Livro repassa a obra do arquiteto modernista Carlos Leão

Marcelo Lima - O Estado de São Paulo

O historiador de arte Roberto Conduru comenta sua participação na edição, que teve pesquisa iniciada nos anos 80

Estudo de Leão para a copa da casa de fazenda projetada em 1957, em Valença, Rio de Janeiro

Estudo de Leão para a copa da casa de fazenda projetada em 1957, em Valença, Rio de Janeiro Foto: roberto conduro

Quando ainda estudava arquitetura, o historiador de arte Roberto Conduru participou de um projeto de pesquisa sobre o arquiteto modernista Carlos Leão, sob coordenação do professor Jorge Czajkowski, executando uma série de desenhos com duplo objetivo: ilustrar uma mostra, que aconteceu na sede da Funarte no Rio, em 1985, e servir de base à publicação de uma coletânea da obra de Leão. Em um segundo momento, quando trabalhava no Núcleo de Pesquisa e Documentação da FAU-UFRJ, nos anos 80, Conduru participou do arquivamento do vasto acervo do arquiteto carioca.

Até que, há dois anos, foi convidado pela pesquisadora Claudia Pinheiro para tomar parte na edição idealizada por seu professor, décadas atrás. “Trata-se também de uma homenagem a Jorge Czajkowski. A documentação que ele reuniu foi fundamental para posicionar a arquitetura de Carlos entre as mais relevantes do País”, considera Conduru, que falou ao Casa sobre Carlos Leão - Arquitetura, livro da editora Bazar do Tempo com lançamento previsto em São Paulo para o próximo mês. 

Qual sua participação na edição?

Redigi a apresentação, ajudei a escrever os verbetes que acompanham os projetos e a estruturar a bibliografia e a cronologia. 

Siga o Casa no Instagram e use a hashtag #casaestadao

No panorama da arquitetura modernista o que particulariza a obra de Carlos Leão?

Como outros arquitetos radicados no Rio e atuantes a partir da década de 30, Carlos Leão elegeu Le Corbusier, com quem trabalhou, como referência maior. São numerosas as obras que atestam essa filiação, variando da ênfase ao purismo plástico à exploração construtiva. Contudo, o que singulariza sua obra é a tensão explícita entre a vinculação do arquiteto ao movimento moderno e o gosto conservador de grande parte de sua clientela. Nesse sentido, é interessante observar como, nas muitas residências que projetou, ele se vale de sua formação na Escola Nacional de Belas Artes para apresentar referências ao passado e, ao mesmo tempo, conceber casas atemporais. 

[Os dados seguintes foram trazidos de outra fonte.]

$ cat src/rtl/core/plasb_pkg.sv
// Shared types and constants of the piecewise linear segment builder.
// No dependencies; imported by every module of the block.
`default_nettype none

package plasb_pkg;

   localparam int WORD_W = 64;
   localparam int POSITION_BITS_DEF = 32;
   localparam int SLOPE_FRAC_DEF = 40;
   localparam int ICPT_FRAC = 16;
   localparam int ICPT_W = 2 * WORD_W + 2;
   localparam logic [15:0] ERROR_BOUND_RESET = 16'd32;
   localparam logic [WORD_W-1:0] MAG_MAX = {1'b0, {(WORD_W-1){1'b1}}};
   localparam logic [WORD_W-1:0] SLOPE_MIN = {1'b1, {(WORD_W-1){1'b0}}};

   typedef struct packed {
      logic [WORD_W-1:0] key;
      logic              last_key;
   } req_payload_type;

   typedef struct packed {
      logic [WORD_W-1:0]        start_key;
      logic signed [WORD_W-1:0] slope;
      logic signed [WORD_W-1:0] intercept;
      logic                     final_segment;
      logic                     order_error;
   } rsp_payload_type;

endpackage

`default_nettype wire

$ cat src/rtl/core/plasb_div.sv
// Radix-2 restoring divider, one quotient bit per cycle.
// Depends on plasb_pkg for the divisor width.
`default_nettype none

module plasb_div #(
   parameter int NUM_W = 73
) (
   input  wire logic                        clock,
   input  wire logic                        reset,
   input  wire logic                        start,
   input  wire logic [NUM_W-1:0]            dividend,
   input  wire logic [plasb_pkg::WORD_W-1:0] divisor,
   output logic                             done,
   output logic [NUM_W-1:0]                 quotient,
   output logic                             rem_nonzero
);
   import plasb_pkg::*;

   localparam int CNT_W = $clog2(NUM_W + 1);

   logic [NUM_W-1:0]  work_ff, work_in;
   logic [WORD_W-1:0] rem_ff, rem_in;
   logic [WORD_W-1:0] den_ff, den_in;
   logic [CNT_W-1:0]  cnt_ff, cnt_in;
   logic              run_ff, run_in;
   logic              done_ff, done_in;
   logic [WORD_W:0]   rem_sh;
   logic [WORD_W:0]   trial;
   logic              fits;

   always_comb begin
      rem_sh = {rem_ff, work_ff[NUM_W-1]};
      trial  = rem_sh - {1'b0, den_ff};
      fits   = !trial[WORD_W];
      work_in = work_ff;
      rem_in  = rem_ff;
      den_in  = den_ff;
      cnt_in  = cnt_ff;
      run_in  = run_ff;
      done_in = 1'b0;
      if (start) begin
         work_in = dividend;
         rem_in  = '0;
         den_in  = divisor;
         cnt_in  = CNT_W'(NUM_W);
         run_in  = 1'b1;
      end else if (run_ff) begin
         work_in = {work_ff[NUM_W-2:0], fits};
         rem_in  = fits ? trial[WORD_W-1:0] : rem_sh[WORD_W-1:0];
         cnt_in  = cnt_ff - 1'b1;
         if (cnt_ff == CNT_W'(1)) begin
            run_in  = 1'b0;
            done_in = 1'b1;
         end
      end
   end

   always_ff @(posedge clock) begin
      if (reset) begin
         run_ff  <= 1'b0;
         done_ff <= 1'b0;
         cnt_ff  <= '0;
      end else begin
         run_ff  <= run_in;
         done_ff <= done_in;
         cnt_ff  <= cnt_in;
         work_ff <= work_in;
         rem_ff  <= rem_in;
         den_ff  <= den_in;
      end
   end

   assign done        = done_ff;
   assign quotient    = work_ff;
   assign rem_nonzero = (rem_ff != '0);

endmodule

`default_nettype wire

$ cat src/rtl/core/plasb_mul.sv
// Shift-and-add multiplier, 64 by 64 bits unsigned, one partial product per cycle.
// Depends on plasb_pkg for the word width.
`default_nettype none

module plasb_mul (
   input  wire logic                          clock,
   input  wire logic                          reset,
   input  wire logic                          start,
   input  wire logic [plasb_pkg::WORD_W-1:0]   mcand,
   input  wire logic [plasb_pkg::WORD_W-1:0]   mplier,
   output logic                               done,
   output logic [2*plasb_pkg::WORD_W-1:0]      product
);
   import plasb_pkg::*;

   localparam int CNT_W = $clog2(WORD_W + 1);

   logic [2*WORD_W-1:0] acc_ff, acc_in;
   logic [WORD_W-1:0]   a_ff, a_in;
   logic [CNT_W-1:0]    cnt_ff, cnt_in;
   logic                run_ff, run_in;
   logic                done_ff, done_in;
   logic [WORD_W:0]     sum;

   always_comb begin
      sum = {1'b0, acc_ff[2*WORD_W-1:WORD_W]} + (acc_ff[0] ? {1'b0, a_ff} : '0);
      acc_in  = acc_ff;
      a_in    = a_ff;
      cnt_in  = cnt_ff;
      run_in  = run_ff;
      done_in = 1'b0;
      if (start) begin
         acc_in = {{WORD_W{1'b0}}, mplier};
         a_in   = mcand;
         cnt_in = CNT_W'(WORD_W);
         run_in = 1'b1;
      end else if (run_ff) begin
         acc_in = {sum, acc_ff[WORD_W-1:1]};
         cnt_in = cnt_ff - 1'b1;
         if (cnt_ff == CNT_W'(1)) begin
            run_in  = 1'b0;
            done_in = 1'b1;
         end
      end
   end

   always_ff @(posedge clock) begin
      if (reset) begin
         run_ff  <= 1'b0;
         done_ff <= 1'b0;
         cnt_ff  <= '0;
      end else begin
         run_ff  <= run_in;
         done_ff <= done_in;
         cnt_ff  <= cnt_in;
         acc_ff  <= acc_in;
         a_ff    <= a_in;
      end
   end

   assign done    = done_ff;
   assign product = acc_ff;

endmodule

`default_nettype wire

$ cat src/rtl/core/pla_segment_builder.sv
// Shrinking-cone segment builder: top level with sequencer, divider and multiplier.
// A first key uses neither unit; a key that narrows the cone takes two passes of the
// shared radix-2 divider. Emitting a segment adds a multiplier pass plus any wait for
// rsp_ready, and a restart may add two more divider passes. One item at a time;
// req_ready is low meanwhile.
// Reset is synchronous: cone open, stream not started, error bound 32.
`default_nettype none

module pla_segment_builder #(
   parameter int POSITION_BITS       = plasb_pkg::POSITION_BITS_DEF,
   parameter int SLOPE_FRACTION_BITS = plasb_pkg::SLOPE_FRAC_DEF
) (
   input  wire logic                       clock,
   input  wire logic                       reset,
   input  wire logic                       req_valid,
   output logic                            req_ready,
   input  wire plasb_pkg::req_payload_type req_data,
   output logic                            rsp_valid,
   input  wire logic                       rsp_ready,
   output plasb_pkg::rsp_payload_type      rsp_data,
   input  wire logic                       csr_valid,
   output logic                            csr_ready,
   input  wire logic [15:0]                csr_data
);
   import plasb_pkg::*;

   // Magnitude of (distance +/- epsilon), then the dividend with its fraction bits.
   localparam int MAG_W = ((POSITION_BITS > 16) ? POSITION_BITS : 16) + 1;
   localparam int NUM_W = MAG_W + SLOPE_FRACTION_BITS;
   localparam int QUO_W = (NUM_W > WORD_W) ? NUM_W : WORD_W;
   localparam int ICPT_SHIFT = SLOPE_FRACTION_BITS - ICPT_FRAC;

   typedef enum logic [3:0] {
      S_IDLE, S_DECIDE, S_DIV_GO, S_DIV_WAIT, S_CONE, S_TEST, S_EMIT, S_MUL_GO,
      S_MUL_WAIT, S_ICPT, S_OUT, S_RESTART, S_ADVANCE, S_LAST, S_ERR_OUT
   } state_type;

   state_type                 state_ff, state_in;
   logic [15:0]               eps_ff, eps_in;
   logic                      started_ff, started_in;
   logic [WORD_W-1:0]         k0_ff, k0_in;
   logic [POSITION_BITS-1:0]  y0_ff, y0_in;
   logic [WORD_W-1:0]         prev_ff, prev_in;
   logic [POSITION_BITS-1:0]  pos_ff, pos_in;
   logic signed [WORD_W-1:0]  low_ff, low_in;
   logic signed [WORD_W-1:0]  high_ff, high_in;
   logic                      bounded_ff, bounded_in;
   logic [WORD_W-1:0]         key_ff, key_in;
   logic                      last_ff, last_in;
   logic                      sel_hi_ff, sel_hi_in;
   logic                      restart_ff, restart_in;
   logic                      neg_ff, neg_in;
   logic signed [WORD_W-1:0]  lo_b_ff, lo_b_in;
   logic signed [WORD_W-1:0]  hi_b_ff, hi_b_in;
   logic                      final_ff, final_in;
   logic signed [WORD_W-1:0]  slope_ff, slope_in;
   logic [ICPT_W-1:0]         v_ff, v_in;
   logic signed [WORD_W-1:0]  icpt_ff, icpt_in;
   logic                      rsp_valid_ff, rsp_valid_in;
   rsp_payload_type           rsp_data_ff, rsp_data_in;

   logic                      div_start, div_done, div_rem_nz;
   logic [NUM_W-1:0]          div_dividend, div_quo;
   logic [WORD_W-1:0]         div_divisor;
   logic                      mul_start, mul_done;
   logic [WORD_W-1:0]         mul_a;
   logic [2*WORD_W-1:0]       mul_prod;

   logic [POSITION_BITS-1:0]  pos_gap;
   logic [MAG_W-1:0]          dist_x, eps_x, hi_mag, lo_mag;
   logic [MAG_W:0]            lo_s, lo_abs;
   logic                      lo_neg;
   logic [QUO_W-1:0]          quo_x;
   logic                      q_sat, q_inexact, q_bump;
   logic [WORD_W-1:0]         q_floor, q_mag;
   logic signed [WORD_W-1:0]  bound;
   logic [WORD_W:0]           mid_sum;
   logic                      slope_neg;
   logic [ICPT_W-1:0]         y_scaled;
   logic                      v_neg;
   logic [ICPT_W-1:0]         v_abs, v_sh;
   logic                      v_sat;
   logic [WORD_W-1:0]         i_mag;
   logic                      out_free;

   plasb_div #(.NUM_W(NUM_W)) u_div (
      .clock       (clock),
      .reset       (reset),
      .start       (div_start),
      .dividend    (div_dividend),
      .divisor     (div_divisor),
      .done        (div_done),
      .quotient    (div_quo),
      .rem_nonzero (div_rem_nz)
   );

   plasb_mul u_mul (
      .clock   (clock),
      .reset   (reset),
      .start   (mul_start),
      .mcand   (mul_a),
      .mplier  (k0_ff),
      .done    (mul_done),
      .product (mul_prod)
   );

   // Datapath around the shared units.
   always_comb begin
      // Position distance wraps at the position width; both cone bounds divide
      // (distance -/+ epsilon) by the key distance.
      pos_gap = pos_ff - y0_ff;
      dist_x = MAG_W'(pos_gap);
      eps_x  = MAG_W'(eps_ff);
      hi_mag = dist_x + eps_x;
      lo_s   = {1'b0, dist_x} - {1'b0, eps_x};
      lo_neg = lo_s[MAG_W];
      lo_abs = lo_neg ? (~lo_s + 1'b1) : lo_s;
      lo_mag = lo_abs[MAG_W-1:0];
      div_dividend = {(sel_hi_ff ? hi_mag : lo_mag), {SLOPE_FRACTION_BITS{1'b0}}};
      div_divisor  = key_ff - k0_ff;

      // Quotient to a bound: saturate, then round the lower bound up and the upper
      // bound down (on the magnitude this depends on the sign).
      quo_x     = QUO_W'(div_quo);
      q_sat     = (quo_x >> (WORD_W - 1)) != '0;
      q_floor   = q_sat ? MAG_MAX : {1'b0, quo_x[WORD_W-2:0]};
      q_inexact = !q_sat && div_rem_nz;
      q_bump    = q_inexact && (q_floor != MAG_MAX) && (neg_ff == sel_hi_ff);
      q_mag     = q_floor + WORD_W'(q_bump);
      bound     = neg_ff ? $signed(~q_mag + 1'b1) : $signed(q_mag);

      // Floor of the cone midpoint, one bit wider so the sum cannot overflow.
      mid_sum = {low_ff[WORD_W-1], low_ff} + {high_ff[WORD_W-1], high_ff};

      // Intercept: y0 scaled to the slope format minus slope times k0.
      slope_neg = slope_ff[WORD_W-1];
      mul_a     = slope_neg ? (~slope_ff + 1'b1) : slope_ff;
      y_scaled  = ICPT_W'(y0_ff) << SLOPE_FRACTION_BITS;
      v_neg     = v_ff[ICPT_W-1];
      v_abs     = v_neg ? (~v_ff + 1'b1) : v_ff;
      v_sh      = v_abs >> ICPT_SHIFT;
      v_sat     = (v_sh >> (WORD_W - 1)) != '0;
      i_mag     = v_sat ? MAG_MAX : {1'b0, v_sh[WORD_W-2:0]};

      out_free  = !rsp_valid_ff || rsp_ready;
   end

   // Sequencer.
   always_comb begin
      state_in     = state_ff;
      eps_in       = eps_ff;
      started_in   = started_ff;
      k0_in        = k0_ff;
      y0_in        = y0_ff;
      prev_in      = prev_ff;
      pos_in       = pos_ff;
      low_in       = low_ff;
      high_in      = high_ff;
      bounded_in   = bounded_ff;
      key_in       = key_ff;
      last_in      = last_ff;
      sel_hi_in    = sel_hi_ff;
      restart_in   = restart_ff;
      neg_in       = neg_ff;
      lo_b_in      = lo_b_ff;
      hi_b_in      = hi_b_ff;
      final_in     = final_ff;
      slope_in     = slope_ff;
      v_in         = v_ff;
      icpt_in      = icpt_ff;
      rsp_valid_in = rsp_valid_ff;
      rsp_data_in  = rsp_data_ff;
      div_start    = 1'b0;
      mul_start    = 1'b0;

      if (csr_valid) begin
         eps_in = csr_data;
      end
      if (rsp_valid_ff && rsp_ready) begin
         rsp_valid_in = 1'b0;
      end

      case (state_ff)
         S_IDLE: begin
            if (req_valid) begin
               key_in   = req_data.key;
               last_in  = req_data.last_key;
               state_in = S_DECIDE;
            end
         end
         S_DECIDE: begin
            if (!started_ff) begin
               // The first key of a stream opens a segment at position zero.
               k0_in      = key_ff;
               y0_in      = '0;
               prev_in    = key_ff;
               pos_in     = POSITION_BITS'(1);
               low_in     = SLOPE_MIN;
               high_in    = MAG_MAX;
               bounded_in = 1'b0;
               started_in = 1'b1;
               state_in   = S_LAST;
            end else if (key_ff < prev_ff) begin
               state_in = S_ERR_OUT;
            end else begin
               restart_in = 1'b0;
               if (key_ff != k0_ff) begin
                  sel_hi_in = 1'b0;
                  state_in  = S_DIV_GO;
               end else begin
                  state_in = S_ADVANCE;
               end
            end
         end
         S_DIV_GO: begin
            div_start = 1'b1;
            neg_in    = sel_hi_ff ? 1'b0 : lo_neg;
            state_in  = S_DIV_WAIT;
         end
         S_DIV_WAIT: begin
            if (div_done) begin
               if (sel_hi_ff) begin
                  hi_b_in  = bound;
                  state_in = S_CONE;
               end else begin
                  lo_b_in   = bound;
                  sel_hi_in = 1'b1;
                  state_in  = S_DIV_GO;
               end
            end
         end
         S_CONE: begin
            if (lo_b_ff > low_ff) begin
               low_in = lo_b_ff;
            end
            if (hi_b_ff < high_ff) begin
               high_in = hi_b_ff;
            end
            bounded_in = 1'b1;
            state_in   = S_TEST;
         end
         S_TEST: begin
            // Right after a restart the cone is not tested; an empty cone then
            // shows up at the next key.
            if (!restart_ff && (low_ff > high_ff)) begin
               final_in = 1'b0;
               state_in = S_EMIT;
            end else begin
               state_in = S_ADVANCE;
            end
         end
         S_EMIT: begin
            slope_in = bounded_ff ? $signed(mid_sum[WORD_W:1]) : '0;
            state_in = S_MUL_GO;
         end
         S_MUL_GO: begin
            mul_start = 1'b1;
            state_in  = S_MUL_WAIT;
         end
         S_MUL_WAIT: begin
            if (mul_done) begin
               v_in = slope_neg ? (y_scaled + ICPT_W'(mul_prod))
                                : (y_scaled - ICPT_W'(mul_prod));
               state_in = S_ICPT;
            end
         end
         S_ICPT: begin
            icpt_in  = v_neg ? $signed(~i_mag + 1'b1) : $signed(i_mag);
            state_in = S_OUT;
         end
         S_OUT: begin
            if (out_free) begin
               rsp_valid_in = 1'b1;
               rsp_data_in  = '{start_key: k0_ff, slope: slope_ff, intercept: icpt_ff,
                                final_segment: final_ff, order_error: 1'b0};
               if (final_ff) begin
                  started_in = 1'b0;
                  pos_in     = '0;
                  low_in     = SLOPE_MIN;
                  high_in    = MAG_MAX;
                  bounded_in = 1'b0;
                  state_in   = S_IDLE;
               end else begin
                  state_in = S_RESTART;
               end
            end
         end
         S_RESTART: begin
            // The new segment starts at the previous key and position.
            k0_in      = prev_ff;
            y0_in      = pos_ff - 1'b1;
            low_in     = SLOPE_MIN;
            high_in    = MAG_MAX;
            bounded_in = 1'b0;
            restart_in = 1'b1;
            if (key_ff != prev_ff) begin
               sel_hi_in = 1'b0;
               state_in  = S_DIV_GO;
            end else begin
               state_in = S_ADVANCE;
            end
         end
         S_ADVANCE: begin
            prev_in  = key_ff;
            pos_in   = pos_ff + 1'b1;
            state_in = S_LAST;
         end
         S_LAST: begin
            if (last_ff) begin
               final_in = 1'b1;
               state_in = S_EMIT;
            end else begin
               state_in = S_IDLE;
            end
         end
         S_ERR_OUT: begin
            // A descending key is dropped and reported in one transfer.
            if (out_free) begin
               rsp_valid_in = 1'b1;
               rsp_data_in  = '{start_key: k0_ff, slope: '0, intercept: '0,
                                final_segment: 1'b0, order_error: 1'b1};
               state_in     = S_LAST;
            end
         end
         default: begin
            state_in = S_IDLE;
         end
      endcase
   end

   always_ff @(posedge clock) begin
      if (reset) begin
         state_ff     <= S_IDLE;
         eps_ff       <= ERROR_BOUND_RESET;
         started_ff   <= 1'b0;
         k0_ff        <= '0;
         y0_ff        <= '0;
         prev_ff      <= '0;
         pos_ff       <= '0;
         low_ff       <= SLOPE_MIN;
         high_ff      <= MAG_MAX;
         bounded_ff   <= 1'b0;
         rsp_valid_ff <= 1'b0;
      end else begin
         state_ff     <= state_in;
         eps_ff       <= eps_in;
         started_ff   <= started_in;
         k0_ff        <= k0_in;
         y0_ff        <= y0_in;
         prev_ff      <= prev_in;
         pos_ff       <= pos_in;
         low_ff       <= low_in;
         high_ff      <= high_in;
         bounded_ff   <= bounded_in;
         rsp_valid_ff <= rsp_valid_in;
         key_ff       <= key_in;
         last_ff      <= last_in;
         sel_hi_ff    <= sel_hi_in;
         restart_ff   <= restart_in;
         neg_ff       <= neg_in;
         lo_b_ff      <= lo_b_in;
         hi_b_ff      <= hi_b_in;
         final_ff     <= final_in;
         slope_ff     <= slope_in;
         v_ff         <= v_in;
         icpt_ff      <= icpt_in;
         rsp_data_ff  <= rsp_data_in;
      end
   end

   assign req_ready = (state_ff == S_IDLE);
   assign rsp_valid = rsp_valid_ff;
   assign rsp_data  = rsp_data_ff;
   assign csr_ready = 1'b1;

   // Once a key is taken the block works on it before taking another.
   a_one_at_a_time: assert property (@(posedge clock) disable iff (reset)
      req_valid && req_ready |=> !req_ready)
      else $error("input taken while an item is in progress");

   // An order error transfer carries no segment.
   a_err_empty: assert property (@(posedge clock) disable iff (reset)
      rsp_valid && rsp_data.order_error |->
         (rsp_data.slope == '0) && (rsp_data.intercept == '0) && !rsp_data.final_segment)
      else $error("order error transfer carries segment data");

   // The divider only finishes while the sequencer waits for it.
   a_div_expected: assert property (@(posedge clock) disable iff (reset)
      div_done |-> (state_ff == S_DIV_WAIT))
      else $error("divider finished outside its wait state");

   // A cone never narrowed is fully open.
   a_open_cone: assert property (@(posedge clock) disable iff (reset)
      !bounded_ff |-> (low_ff == SLOPE_MIN) && (high_ff == MAG_MAX))
      else $error("unbounded cone is not open");

endmodule

`default_nettype wire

Leão concebia seus projetos de modo orgânico e integral. Em quais trabalhos essa abordagem fica mais evidenciada?

Sim, ele transitava do macro ao micro, pensando o edifício desde sua relação com o entorno até seus interiores, como acontece na sede da Fazenda Vargas, em Valença (RJ), que reformou a partir de 1957, detalhando da fachada aos interiores. E também os bancos, a piscina e o equipamento de filtragem d’água, além da logomarca e de muitos de seus painéis de azulejos.